Herbert, the new kid, entered a Coolidge, Arizona fifth-grade classroom with two significant impediments to a ten-year-old's upward mobility:
  1. a badly botched haircut
  2. the name Herbert.
Herbert's family had moved around quite a bit, however, and the boy had clearly mastered the art of making a splash in a new pond. Directly after he was introduced to the class, he joined us in the recitation of the Pledge of Allegiance, to which he appended the extracanonical coda "Sieg Heil!" Then he gave the Hitler salute. We fifth-graders laughed. Our Texas-born, ex-military teacher, Mr. Worden, did not.

Though in passed notes we often referred to the large man at the front of the classroom as The Warden, he was actually a pretty genial, easygoing fellow -- as long as no one in his class was chewing gum, passing notes, or denigrating the flag of the United States of America.

At his desk Charles Worden kept a long, thin, wooden paddle named Gertrude, which he had made himself, wrapping it in black electrical tape and hand-drilling its dozens of holes that made the terrifying whooooooosh sound as The Warden's large, tatooed forearm brought it down upon one's backside. "Boy-ah -- you got a date with Gertrude!" he would say -- and said then for the first (and, not surprisingly, not the last) time to poor Herbert, who followed the big man outside to begin his first day in a new school with a series of loud swats.

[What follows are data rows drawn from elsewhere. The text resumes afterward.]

==> src/rtl/timer_ctrl_if.sv <==
// timer_ctrl_if: single-cycle register bus between a host and timer_ctrl.
interface timer_ctrl_if;
    logic        cs;
    logic        we;
    logic [7:0]  address;
    logic [31:0] write_data;
    logic [31:0] read_data;
    logic        ready;

    modport master (output cs, we, address, write_data, input read_data, ready);
    modport slave  (input cs, we, address, write_data, output read_data, ready);
endinterface

==> src/rtl/timer_ctrl.sv <==
// timer_ctrl: register front-end for a timer core; start/stop pulses, expiry flag, irq.
module timer_ctrl #(
    parameter logic [31:0] NAME0   = 32'h74696d65,
    parameter logic [31:0] NAME1   = 32'h72202020,
    parameter logic [31:0] VERSION = 32'h00000001
) (
    input  logic         clk,
    input  logic         reset_n,
    timer_ctrl_if.slave  bus,
    output logic         irq,
    output logic [31:0]  prescaler_init,
    output logic [31:0]  timer_init,
    output logic         start,
    output logic         stop,
    input  logic [31:0]  curr_timer,
    input  logic         running
);
    logic        expired_reg, irq_en_reg, running_prev_reg, stop_prev_reg;
    logic        rd, ctrl_wr, status_wr, pre_wr, tim_wr, irqen_wr;
    logic        do_start, do_stop, expire_set;
    logic [31:0] rd_mux;

    always_comb begin
        rd        = bus.cs && !bus.we;
        ctrl_wr   = bus.cs && bus.we && bus.address == 8'h08;
        status_wr = bus.cs && bus.we && bus.address == 8'h09;
        pre_wr    = bus.cs && bus.we && bus.address == 8'h0a;
        tim_wr    = bus.cs && bus.we && bus.address == 8'h0b;
        irqen_wr  = bus.cs && bus.we && bus.address == 8'h0c;
        do_start  = ctrl_wr && bus.write_data[0] && !bus.write_data[1] && !running;
        do_stop   = ctrl_wr && bus.write_data[1] && running;
        // a fall of running that follows our own stop pulse is not an expiry
        expire_set = running_prev_reg && !running && !stop_prev_reg && !stop;
        rd_mux = '0;
        case (bus.address)
            8'h00: rd_mux = NAME0;
            8'h01: rd_mux = NAME1;
            8'h02: rd_mux = VERSION;
            8'h09: rd_mux = {30'h0, expired_reg, running};
            8'h0a: rd_mux = prescaler_init;
            8'h0b: rd_mux = running ? curr_timer : timer_init;
            8'h0c: rd_mux = {31'h0, irq_en_reg};
            default: rd_mux = '0;
        endcase
        irq = expired_reg && irq_en_reg;
    end

    always_ff @(posedge clk or negedge reset_n) begin
        if (!reset_n) begin
            bus.read_data    <= '0;
            bus.ready        <= 1'b0;
            prescaler_init   <= '0;
            timer_init       <= '0;
            start            <= 1'b0;
            stop             <= 1'b0;
            expired_reg      <= 1'b0;
            irq_en_reg       <= 1'b0;
            running_prev_reg <= 1'b0;
            stop_prev_reg    <= 1'b0;
        end else begin
            bus.ready        <= bus.cs;
            start            <= do_start;
            stop             <= do_stop;
            stop_prev_reg    <= stop;
            running_prev_reg <= running;
            if (rd) bus.read_data <= rd_mux;
            if (pre_wr && !running) prescaler_init <= bus.write_data;
            if (tim_wr && !running) timer_init <= bus.write_data;
            if (irqen_wr) irq_en_reg <= bus.write_data[0];
            if (expire_set) expired_reg <= 1'b1;
            else if (do_start || (status_wr && bus.write_data[1])) expired_reg <= 1'b0;
        end
    end
endmodule
### config.mk
export PLATFORM = sky130hd
export DESIGN_NAME = keypad_code_lock
export DESIGN_NICKNAME = d
export VERILOG_FILES = /design/src/rtl/keypad_code_lock.sv
export SDC_FILE = /design/constraint.sdc
export NUM_CORES = 1
export LEC_CHECK = 0
export ABC_AREA = 1
export BUFFER_PORTS_ARGS = -buffer_cell sky130_fd_sc_hd__buf_2
export CORE_MARGIN = 5
export CORE_UTILIZATION = 35
export CTS_CLUSTER_SIZE = 28
export DETAILED_ROUTE_END_ITERATION = 7
export PLACE_DENSITY = 0.57
export SLEW_MARGIN = 20
export SYNTH_ARGS = -nofsm -noshare
export SYNTH_HDL_FRONTEND = slang
export SYNTH_SLANG_ARGS = --single-unit
### constraint.sdc
create_clock -name clk -period 1.5 [get_ports clk]
set_input_delay 0.225 -clock clk [delete_from_list [all_inputs] [get_ports clk]]
set_output_delay 0.225 -clock clk [all_outputs]
set_load 0.05 [all_outputs]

(That day Herbert & I became fast friends. That's me, in my classiest pair of red socks, sitting next to Herbert in the class photo at the feet of Charlie Worden.)

But perhaps Herbert was more sophisticated than he appeared. Perhaps Mr. Worden was overlooking the nuances of young Herbert's performance piece. Was our Herbert hinting at the collectivist origin of the pledge (and its original salute)? Was he subtly making the point that no one should pledge allegiance -- or be coerced to pledge allegiance -- either to a flag or the government for which it stands? That one's allegiance in the political realm should belong to liberty alone, and that when a nation departs from liberty, so should one's allegiance from that nation? That the "My Country, Right Or Wrong" attitude embodied in the pledge is precisely what has led otherwise good people to do wrong in the name of Nazism, Marxism, or even "Americanism" -- that nonsensical neologism whose renewed popularity in the 1950s helped get the "under god" bit added to the pledge?

 

Sadly, the world may never learn Herbert's true position on these matters.

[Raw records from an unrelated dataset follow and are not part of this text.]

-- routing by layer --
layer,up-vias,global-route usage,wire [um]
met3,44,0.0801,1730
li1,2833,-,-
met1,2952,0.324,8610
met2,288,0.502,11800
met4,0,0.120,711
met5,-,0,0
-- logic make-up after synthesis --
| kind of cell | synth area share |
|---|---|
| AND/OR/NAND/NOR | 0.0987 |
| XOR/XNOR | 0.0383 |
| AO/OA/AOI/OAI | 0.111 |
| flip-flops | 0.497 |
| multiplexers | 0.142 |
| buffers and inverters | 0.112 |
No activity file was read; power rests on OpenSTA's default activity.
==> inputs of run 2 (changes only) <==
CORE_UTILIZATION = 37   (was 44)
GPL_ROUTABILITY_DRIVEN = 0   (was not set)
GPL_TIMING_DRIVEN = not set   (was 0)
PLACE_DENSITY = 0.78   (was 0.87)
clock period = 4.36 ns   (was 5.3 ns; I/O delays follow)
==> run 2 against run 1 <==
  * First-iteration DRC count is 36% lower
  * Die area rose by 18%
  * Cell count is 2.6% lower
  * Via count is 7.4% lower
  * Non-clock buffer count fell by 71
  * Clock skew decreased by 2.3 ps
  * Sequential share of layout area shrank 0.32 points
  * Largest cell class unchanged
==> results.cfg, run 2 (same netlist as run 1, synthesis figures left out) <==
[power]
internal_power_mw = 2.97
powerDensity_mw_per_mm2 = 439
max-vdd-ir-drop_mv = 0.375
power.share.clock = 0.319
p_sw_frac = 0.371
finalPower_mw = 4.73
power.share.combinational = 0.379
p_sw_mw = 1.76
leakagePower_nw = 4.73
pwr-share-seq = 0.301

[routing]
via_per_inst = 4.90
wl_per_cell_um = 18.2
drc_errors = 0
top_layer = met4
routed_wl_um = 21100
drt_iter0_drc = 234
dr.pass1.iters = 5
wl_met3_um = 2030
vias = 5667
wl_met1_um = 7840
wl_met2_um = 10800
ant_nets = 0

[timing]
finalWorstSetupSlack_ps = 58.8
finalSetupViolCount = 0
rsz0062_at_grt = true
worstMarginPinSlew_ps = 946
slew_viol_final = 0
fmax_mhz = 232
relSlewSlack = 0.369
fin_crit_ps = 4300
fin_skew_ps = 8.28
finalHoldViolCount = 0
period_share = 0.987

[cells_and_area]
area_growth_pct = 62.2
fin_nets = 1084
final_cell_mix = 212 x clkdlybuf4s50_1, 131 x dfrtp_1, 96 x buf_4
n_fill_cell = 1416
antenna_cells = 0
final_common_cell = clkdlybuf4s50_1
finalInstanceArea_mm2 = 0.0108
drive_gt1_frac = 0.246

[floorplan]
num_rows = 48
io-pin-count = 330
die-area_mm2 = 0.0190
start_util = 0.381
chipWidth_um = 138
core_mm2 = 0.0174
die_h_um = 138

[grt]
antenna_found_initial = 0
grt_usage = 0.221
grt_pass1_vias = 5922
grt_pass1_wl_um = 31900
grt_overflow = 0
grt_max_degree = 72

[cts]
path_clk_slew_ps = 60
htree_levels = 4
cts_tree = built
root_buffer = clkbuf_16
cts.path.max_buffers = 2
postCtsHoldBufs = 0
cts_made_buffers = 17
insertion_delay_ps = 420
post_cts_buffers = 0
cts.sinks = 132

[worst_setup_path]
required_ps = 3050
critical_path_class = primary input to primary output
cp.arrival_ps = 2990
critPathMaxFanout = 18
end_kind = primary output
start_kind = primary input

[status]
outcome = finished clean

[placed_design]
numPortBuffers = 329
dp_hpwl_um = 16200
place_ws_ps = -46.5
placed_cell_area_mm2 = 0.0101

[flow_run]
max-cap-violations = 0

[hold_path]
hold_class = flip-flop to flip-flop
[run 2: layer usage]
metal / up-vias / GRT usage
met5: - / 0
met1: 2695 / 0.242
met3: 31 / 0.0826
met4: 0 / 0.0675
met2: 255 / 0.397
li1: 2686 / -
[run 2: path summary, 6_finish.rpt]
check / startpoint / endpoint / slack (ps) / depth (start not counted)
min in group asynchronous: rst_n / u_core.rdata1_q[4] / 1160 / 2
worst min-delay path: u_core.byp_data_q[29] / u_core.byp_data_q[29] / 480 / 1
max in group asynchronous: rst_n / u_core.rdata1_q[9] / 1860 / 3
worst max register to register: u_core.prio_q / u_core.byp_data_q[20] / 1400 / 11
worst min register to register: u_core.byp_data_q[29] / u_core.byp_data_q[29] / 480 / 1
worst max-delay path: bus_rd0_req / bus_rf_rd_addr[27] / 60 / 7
File: config.mk
export PLATFORM = sky130hd
export DESIGN_NAME = if_stage_fetch
export DESIGN_NICKNAME = d
export VERILOG_FILES = /design/src/rtl/if_stage_fetch.sv
export SDC_FILE = /design/constraint.sdc
export NUM_CORES = 1
export LEC_CHECK = 0
export ABC_AREA = 0
export CAP_MARGIN = 20
export CORE_ASPECT_RATIO = 1.5
export CORE_MARGIN = 2
export CORE_UTILIZATION = 45
export CTS_BUF_LIST = sky130_fd_sc_hd__clkbuf_2
export CTS_CLUSTER_SIZE = 16
export DETAILED_ROUTE_END_ITERATION = 8
export PLACE_DENSITY = 0.73
export SLEW_MARGIN = 0
export SYNTH_ARGS = -nofsm -noshare
export SYNTH_HDL_FRONTEND = slang
export SYNTH_SLANG_ARGS = --single-unit
File: constraint.sdc
create_clock -name clk -period 7.1 [get_ports clk]
set_input_delay 1.42 -clock clk [delete_from_list [all_inputs] [get_ports clk]]
set_output_delay 1.42 -clock clk [all_outputs]
set_load 0.02 [all_outputs]
### src/rtl/spmv_axil_ctrl_regs.sv
// AXI4-Lite register file for the SpMV kernels: config regs, start pulse, status, busy-cycle counter.
// Write response two cycles after AW+W; AW/W stall while their holding slot is full, AR stalls while rvalid is pending.
module spmv_axil_ctrl_regs #(
    parameter int ADDR_W          = 32,
    parameter int DATA_W          = 32,
    parameter int CONF_NUM_KERNEL = 4
) (
    input  logic              clk,
    input  logic              rstn,
    input  logic              s_axil_awvalid,
    input  logic [ADDR_W-1:0] s_axil_awaddr,
    output logic              s_axil_awready,
    input  logic              s_axil_wvalid,
    input  logic [DATA_W-1:0] s_axil_wdata,
    output logic              s_axil_wready,
    output logic              s_axil_bvalid,
    output logic [1:0]        s_axil_bresp,
    input  logic              s_axil_bready,
    input  logic              s_axil_arvalid,
    input  logic [ADDR_W-1:0] s_axil_araddr,
    output logic              s_axil_arready,
    output logic              s_axil_rvalid,
    output logic [DATA_W-1:0] s_axil_rdata,
    output logic [1:0]        s_axil_rresp,
    input  logic              s_axil_rready,
    output logic              start_pulse,
    output logic [DATA_W-2:0] ctrl_mode,
    output logic [DATA_W-1:0] cfg_rows,
    output logic [DATA_W-1:0] cfg_cols,
    output logic [DATA_W-1:0] cfg_base,
    input  logic              kernel_busy,
    input  logic              kernel_done
);

    localparam logic [1:0] RESP_OKAY   = 2'b00;
    localparam logic [1:0] RESP_SLVERR = 2'b10;

    localparam logic [5:0] IDX_CTRL   = 6'd0;
    localparam logic [5:0] IDX_ROWS   = 6'd1;
    localparam logic [5:0] IDX_COLS   = 6'd2;
    localparam logic [5:0] IDX_BASE   = 6'd3;
    localparam logic [5:0] IDX_STATUS = 6'd4;
    localparam logic [5:0] IDX_CYCLES = 6'd5;
    localparam logic [5:0] IDX_ID     = 6'd6;

    logic              aw_held_q, aw_held_d;
    logic [5:0]        waddr_q, waddr_d;
    logic              w_held_q, w_held_d;
    logic [DATA_W-1:0] wdata_q, wdata_d;
    logic              bvalid_q, bvalid_d;
    logic [1:0]        bresp_q, bresp_d;
    logic              rvalid_q, rvalid_d;
    logic [DATA_W-1:0] rdata_q, rdata_d;
    logic [1:0]        rresp_q, rresp_d;
    logic [DATA_W-2:0] ctrl_q, ctrl_d;
    logic [DATA_W-1:0] rows_q, rows_d;
    logic [DATA_W-1:0] cols_q, cols_d;
    logic [DATA_W-1:0] base_q, base_d;
    logic              done_q, done_d;
    logic [DATA_W-1:0] cycles_q, cycles_d;
    logic              start_q, start_d;

    logic              commit;
    logic              start;
    logic [DATA_W-1:0] rd_data;
    logic [1:0]        rd_resp;
    logic              unused_addr_bits;

    // Only the word offset in addr[7:2] is decoded.
    assign unused_addr_bits = ^{s_axil_awaddr[ADDR_W-1:8], s_axil_awaddr[1:0],
                                s_axil_araddr[ADDR_W-1:8], s_axil_araddr[1:0]};

    assign commit = aw_held_q & w_held_q & ~bvalid_q;
    assign start  = commit & (waddr_q == IDX_CTRL) & wdata_q[0];

    always_comb begin
        rd_data = '0;
        rd_resp = RESP_OKAY;
        case (s_axil_araddr[7:2])
            IDX_CTRL:   rd_data = {ctrl_q, 1'b0};
            IDX_ROWS:   rd_data = rows_q;
            IDX_COLS:   rd_data = cols_q;
            IDX_BASE:   rd_data = base_q;
            IDX_STATUS: rd_data = {{(DATA_W-2){1'b0}}, done_q, kernel_busy};
            IDX_CYCLES: rd_data = cycles_q;
            IDX_ID:     rd_data = DATA_W'(CONF_NUM_KERNEL);
            default:    rd_resp = RESP_SLVERR;
        endcase
    end

    always_comb begin
        aw_held_d = aw_held_q;
        waddr_d   = waddr_q;
        w_held_d  = w_held_q;
        wdata_d   = wdata_q;
        bvalid_d  = bvalid_q;
        bresp_d   = bresp_q;
        rvalid_d  = rvalid_q;
        rdata_d   = rdata_q;
        rresp_d   = rresp_q;
        ctrl_d    = ctrl_q;
        rows_d    = rows_q;
        cols_d    = cols_q;
        base_d    = base_q;
        start_d   = start;

        if (s_axil_bvalid & s_axil_bready) begin
            bvalid_d = 1'b0;
        end
        if (commit) begin
            aw_held_d = 1'b0;
            w_held_d  = 1'b0;
            bvalid_d  = 1'b1;
            bresp_d   = (waddr_q <= IDX_BASE) ? RESP_OKAY : RESP_SLVERR;
            case (waddr_q)
                IDX_CTRL: ctrl_d = wdata_q[DATA_W-1:1];
                IDX_ROWS: rows_d = wdata_q;
                IDX_COLS: cols_d = wdata_q;
                IDX_BASE: base_d = wdata_q;
                default:  ;
            endcase
        end
        // Holding slots are empty whenever a handshake is possible, so no clash with commit.
        if (s_axil_awvalid & ~aw_held_q) begin
            aw_held_d = 1'b1;
            waddr_d   = s_axil_awaddr[7:2];
        end
        if (s_axil_wvalid & ~w_held_q) begin
            w_held_d = 1'b1;
            wdata_d  = s_axil_wdata;
        end

        if (s_axil_rvalid & s_axil_rready) begin
            rvalid_d = 1'b0;
        end
        if (s_axil_arvalid & ~rvalid_q) begin
            rvalid_d = 1'b1;
            rdata_d  = rd_data;
            rresp_d  = rd_resp;
        end

        // Start takes priority over a coincident done pulse or busy cycle.
        if (start) begin
            done_d   = 1'b0;
            cycles_d = '0;
        end else begin
            done_d   = done_q | kernel_done;
            cycles_d = (kernel_busy && cycles_q != {DATA_W{1'b1}}) ? cycles_q + DATA_W'(1) : cycles_q;
        end
    end

    always_ff @(posedge clk or negedge rstn) begin
        if (!rstn) begin
            aw_held_q <= 1'b0;
            waddr_q   <= '0;
            w_held_q  <= 1'b0;
            wdata_q   <= '0;
            bvalid_q  <= 1'b0;
            bresp_q   <= RESP_OKAY;
            rvalid_q  <= 1'b0;
            rdata_q   <= '0;
            rresp_q   <= RESP_OKAY;
            ctrl_q    <= '0;
            rows_q    <= '0;
            cols_q    <= '0;
            base_q    <= '0;
            done_q    <= 1'b0;
            cycles_q  <= '0;
            start_q   <= 1'b0;
        end else begin
            aw_held_q <= aw_held_d;
            waddr_q   <= waddr_d;
            w_held_q  <= w_held_d;
            wdata_q   <= wdata_d;
            bvalid_q  <= bvalid_d;
            bresp_q   <= bresp_d;
            rvalid_q  <= rvalid_d;
            rdata_q   <= rdata_d;
            rresp_q   <= rresp_d;
            ctrl_q    <= ctrl_d;
            rows_q    <= rows_d;
            cols_q    <= cols_d;
            base_q    <= base_d;
            done_q    <= done_d;
            cycles_q  <= cycles_d;
            start_q   <= start_d;
        end
    end

    assign s_axil_awready = ~aw_held_q;
    assign s_axil_wready  = ~w_held_q;
    assign s_axil_bvalid  = bvalid_q;
    assign s_axil_bresp   = bresp_q;
    assign s_axil_arready = ~rvalid_q;
    assign s_axil_rvalid  = rvalid_q;
    assign s_axil_rdata   = rdata_q;
    assign s_axil_rresp   = rresp_q;
    assign start_pulse    = start_q;
    assign ctrl_mode      = ctrl_q;
    assign cfg_rows       = rows_q;
    assign cfg_cols       = cols_q;
    assign cfg_base       = base_q;

endmodule

### config.mk
export PLATFORM = sky130hd
export DESIGN_NAME = spmv_axil_ctrl_regs
export DESIGN_NICKNAME = d
export VERILOG_FILES = /design/src/rtl/spmv_axil_ctrl_regs.sv
export SDC_FILE = /design/constraint.sdc
export NUM_CORES = 1
export LEC_CHECK = 0
export BUFFER_PORTS_ARGS = -buffer_cell sky130_fd_sc_hd__buf_4
export CAP_MARGIN = 0
export CORE_MARGIN = 2
export CORE_UTILIZATION = 48
export DETAILED_ROUTE_END_ITERATION = 6
export PLACE_DENSITY_LB_ADDON = 0.08
export SLEW_MARGIN = 20
export SYNTH_ARGS = -nofsm -noshare
export SYNTH_HDL_FRONTEND = slang
export SYNTH_SLANG_ARGS = --single-unit
### constraint.sdc
create_clock -name clk -period 1.8 [get_ports clk]
set_input_delay 0 -clock clk [delete_from_list [all_inputs] [get_ports clk]]
set_output_delay 0 -clock clk [all_outputs]
set_load 0.01 [all_outputs]
# == Word-level counts from Yosys, hierarchy flattened ==
# Index checks and enable logic that the tools add are counted.
# word_totals
reg_bits,239
wordCells,68
output_inout_bits,169
# classes
muxes,13
magnitude_cmp,1
bitwise_logic,14
n_eq_ne,10
addsub,1
n_reduce_logical,13
# op_table
operator,n
$pmux W32 S7,1
$mux W32,2
$add A32 B1 Y32 const B,1
$ne A32 B32 Y1 const B,1
$eq A6 B2 Y1 const B,4
$eq A6 B3 Y1 const B,3
$eq A6 B1 Y1 const B,2
$logic_not A6 Y1,2
$reduce_bool A2 Y1,5
$and A1 B1 Y1,9
$mux W1,8
$reduce_and A2 Y1,4
$reduce_or A7 Y1,1
$le A6 B2 Y1 const B,1
$mux W2,2
$not A1 Y1,4
$logic_and A1 B1 Y1,1
$or A1 B1 Y1,1

# == Longest topological paths before layout ==
# Gate-level depths: netlist of the first run.
# depth
word_depth,5
ltp_mapped,7
mapped_depth_nobuf,6

# == Worst setup path before layout of the first run ==
# Ideal clock, no wire load.
# synth_timing
kind,reg-to-reg
from,register cycles_q[14]
to,register cycles_q[25]
t_required_ps,1674
n_path_buf,2
slack_ps,-97
path_stages_with_launch,8
period_less_slack_ps,1897
arrival_ps,1771
path_cell_list,dfrtp_1 > buf_6 > nand4_2 > or4_1 > o31ai_2 > buf_6 > or3_1 > a21oi_2
# synth_via
elab_chain_cells,3
# synth_rtl
element,line,source
"start, declared",60,"logic [DATA_W-1:0] cycles_q, cycles_d;"
"start signal, assigned",185,cycles_q <= cycles_d;
$add A32 B1 Y32 or $ne A32 B32 Y1 (tied branches),148,cycles_d = (kernel_busy && cycles_q != {DATA_W{1'b1}}) ? cycles_q + DATA_W'(1) : cycles_q;
$mux W32 or $logic_and A1 B1 Y1 (tied branches),148,
$mux W32 or $reduce_bool A2 Y1 (tied branches),n/a,
# Parallel ways exist; a longest one is shown, timed or not. The select of a mux whose other input is x is not followed.
# A chain may end at the register's enable or synchronous reset.

# == Final worst setup path of the first run ==
# layout_timing
from,register cycles_q[20]
to,register cycles_q[1]
# layout_via
elab_chain_cells,3
# layout_rtl
element,line
$ne A32 B32 Y1,148
$logic_and A1 B1 Y1,148
$reduce_bool A2 Y1 (no line),n/a
# Every way passes these cells.

==> results of run 1 <==
kinds of logic after synthesis:
group / Yosys count / synth area share, %
muxes: 201 / 24.4
DFF: 237 / 56.1
buffers and inverters: 62 / 2.72
adders and majority gates: 1 / 0.118
and+or+nand+nor: 158 / 8.30
xor gates and xnor gates: 8 / 0.662
other: 1 / 0.0354
AOI/OAI and AO/OA: 121 / 7.68
cell type report:
cell class              instances  share of cell area, %
flip-flops and latches        237                   39.4
multi-input cells             491                   30.5
diodes                          1                 0.0166
repair buffers                389                   21.8
inverters                      10                  0.249
well taps                     280                   2.33
clock buffers                  38                   5.22
clock inverters                 9                  0.490
repair_timing:
action                     in CTS  in global routing
hold endpoints to repair      299                  0
buffers inserted               18                  6
setup endpoints to repair      97                106
resized for setup              35                 17
cloned                          1                  0
hold buffers                   52                  0
pin swaps                      23                 15
power by group through the flow:
stage / clock (uW) / sequential [uW] / combinational (uW)
6_report: 5290 / 8610 / 6310
5_1_grt: 5620 / 8890 / 6790
4_1_cts: 5410 / 8570 / 6330
3_5_place_dp: 0 / 8640 / 6090
3_3_place_gp: 0 / 8610 / 5970
2_1_floorplan: 0 / 8830 / 2530
worst max path at each step:
stage,cells past startpoint,startpoint,end
after floorplan,5,cycles_q[18],cycles_q[29]
after global placement,7,cycles_q[0],cycles_q[16]
after detailed placement,7,cycles_q[0],cycles_q[26]
after CTS,5,cycles_q[18],cycles_q[29]
after global routing,6,cycles_q[18],cycles_q[1]
final,6,cycles_q[20],cycles_q[1]
--- src/rtl/alu_ctrl_q.sv ---
// ALU control decoder: decodes (opcode, funct) beats into ALU control fields
// and queues them in a small FIFO with an illegal-encoding error counter.
module alu_ctrl_q #(
    parameter int ALU_OP_W  = 4,
    parameter int DEPTH     = 2,
    parameter int ERR_CNT_W = 8
) (
    input  logic                 clk,
    input  logic                 rst_n,
    input  logic                 flush,
    input  logic                 in_valid,
    output logic                 in_ready,
    input  logic [5:0]           insop,
    input  logic [5:0]           insfunc,
    output logic                 out_valid,
    input  logic                 out_ready,
    output logic [ALU_OP_W-1:0]  alu_op,
    output logic [2:0]           cmp_mode,
    output logic                 use_imm,
    output logic                 illegal,
    output logic [ERR_CNT_W-1:0] err_cnt
);

    localparam int AW = $clog2(DEPTH);
    localparam int CW = AW + 1;

    typedef struct packed {
        logic [ALU_OP_W-1:0] alu_op;
        logic [2:0]          cmp_mode;
        logic                use_imm;
        logic                illegal;
    } entry_t;

    entry_t              mem_q [DEPTH];
    entry_t              dec;
    logic [AW-1:0]       wr_ptr_q, wr_ptr_d;
    logic [AW-1:0]       rd_ptr_q, rd_ptr_d;
    logic [CW-1:0]       count_q, count_d;
    logic [ERR_CNT_W-1:0] err_cnt_q, err_cnt_d;
    logic                full, push, pop;

    // Decode: anything not listed falls through to the illegal default.
    always_comb begin
        dec.alu_op   = ALU_OP_W'(4'd15);
        dec.cmp_mode = 3'd0;
        dec.use_imm  = 1'b0;
        dec.illegal  = 1'b1;
        case (insop)
            6'd0: begin
                dec.illegal = 1'b0;
                case (insfunc)
                    6'd0:    dec.alu_op = ALU_OP_W'(4'd7);
                    6'd2:    dec.alu_op = ALU_OP_W'(4'd6);
                    6'd40:   dec.alu_op = ALU_OP_W'(4'd0);
                    6'd41:   dec.alu_op = ALU_OP_W'(4'd8);
                    6'd42:   dec.alu_op = ALU_OP_W'(4'd1);
                    6'd43:   dec.alu_op = ALU_OP_W'(4'd9);
                    6'd44:   dec.alu_op = ALU_OP_W'(4'd2);
                    6'd45:   dec.alu_op = ALU_OP_W'(4'd3);
                    6'd46:   dec.alu_op = ALU_OP_W'(4'd4);
                    6'd47:   dec.alu_op = ALU_OP_W'(4'd5);
                    default: dec.illegal = 1'b1;
                endcase
            end
            6'd3, 6'd4, 6'd30, 6'd31, 6'd32, 6'd33: begin
                dec.illegal = 1'b0;
                dec.alu_op  = ALU_OP_W'(4'd1);
                case (insop)
                    6'd3:    dec.cmp_mode = 3'd1;
                    6'd4:    dec.cmp_mode = 3'd2;
                    6'd30:   dec.cmp_mode = 3'd3;
                    6'd31:   dec.cmp_mode = 3'd4;
                    6'd32:   dec.cmp_mode = 3'd5;
                    default: dec.cmp_mode = 3'd6;
                endcase
            end
            6'd10, 6'd43, 6'd53: begin
                dec.illegal = 1'b0;
                dec.use_imm = 1'b1;
                dec.alu_op  = ALU_OP_W'(4'd0);
            end
            6'd14: begin
                dec.illegal = 1'b0;
                dec.use_imm = 1'b1;
                dec.alu_op  = ALU_OP_W'(4'd2);
            end
            6'd15: begin
                dec.illegal = 1'b0;
                dec.use_imm = 1'b1;
                dec.alu_op  = ALU_OP_W'(4'd3);
            end
            6'd16: begin
                dec.illegal = 1'b0;
                dec.use_imm = 1'b1;
                dec.alu_op  = ALU_OP_W'(4'd4);
            end
            default: ;
        endcase
    end

    assign full      = (count_q == CW'(DEPTH));
    assign in_ready  = !full && !flush;
    assign out_valid = (count_q != '0);
    assign push      = in_valid && in_ready;
    assign pop       = out_valid && out_ready && !flush;

    always_comb begin
        wr_ptr_d  = wr_ptr_q;
        rd_ptr_d  = rd_ptr_q;
        count_d   = count_q;
        err_cnt_d = err_cnt_q;
        if (push) begin
            wr_ptr_d = wr_ptr_q + 1'b1;
        end
        if (pop) begin
            rd_ptr_d = rd_ptr_q + 1'b1;
        end
        case ({push, pop})
            2'b10:   count_d = count_q + 1'b1;
            2'b01:   count_d = count_q - 1'b1;
            default: count_d = count_q;
        endcase
        if (flush) begin
            wr_ptr_d = '0;
            rd_ptr_d = '0;
            count_d  = '0;
        end
        if (push && dec.illegal && (err_cnt_q != {ERR_CNT_W{1'b1}})) begin
            err_cnt_d = err_cnt_q + 1'b1;
        end
    end

    always_ff @(posedge clk or negedge rst_n) begin
        if (!rst_n) begin
            wr_ptr_q  <= '0;
            rd_ptr_q  <= '0;
            count_q   <= '0;
            err_cnt_q <= '0;
        end else begin
            wr_ptr_q  <= wr_ptr_d;
            rd_ptr_q  <= rd_ptr_d;
            count_q   <= count_d;
            err_cnt_q <= err_cnt_d;
        end
    end

    // Storage carries data only, so it is deliberately left out of reset.
    always_ff @(posedge clk) begin
        if (push) begin
            mem_q[wr_ptr_q] <= dec;
        end
    end

    assign alu_op   = out_valid ? mem_q[rd_ptr_q].alu_op   : '0;
    assign cmp_mode = out_valid ? mem_q[rd_ptr_q].cmp_mode : '0;
    assign use_imm  = out_valid ? mem_q[rd_ptr_q].use_imm  : 1'b0;
    assign illegal  = out_valid ? mem_q[rd_ptr_q].illegal  : 1'b0;
    assign err_cnt  = err_cnt_q;

endmodule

Sadder still, we will soon learn the position of the U.S. Supreme Court justices, who are currently wasting their time and other people's money pretending to parse the constitutionality of that "under God" portion of the Pledge of Allegiance -- as if a pledge to a government could be constitutional, in whole or part.

Herbert, wherever you are -- my money is on your interpretation.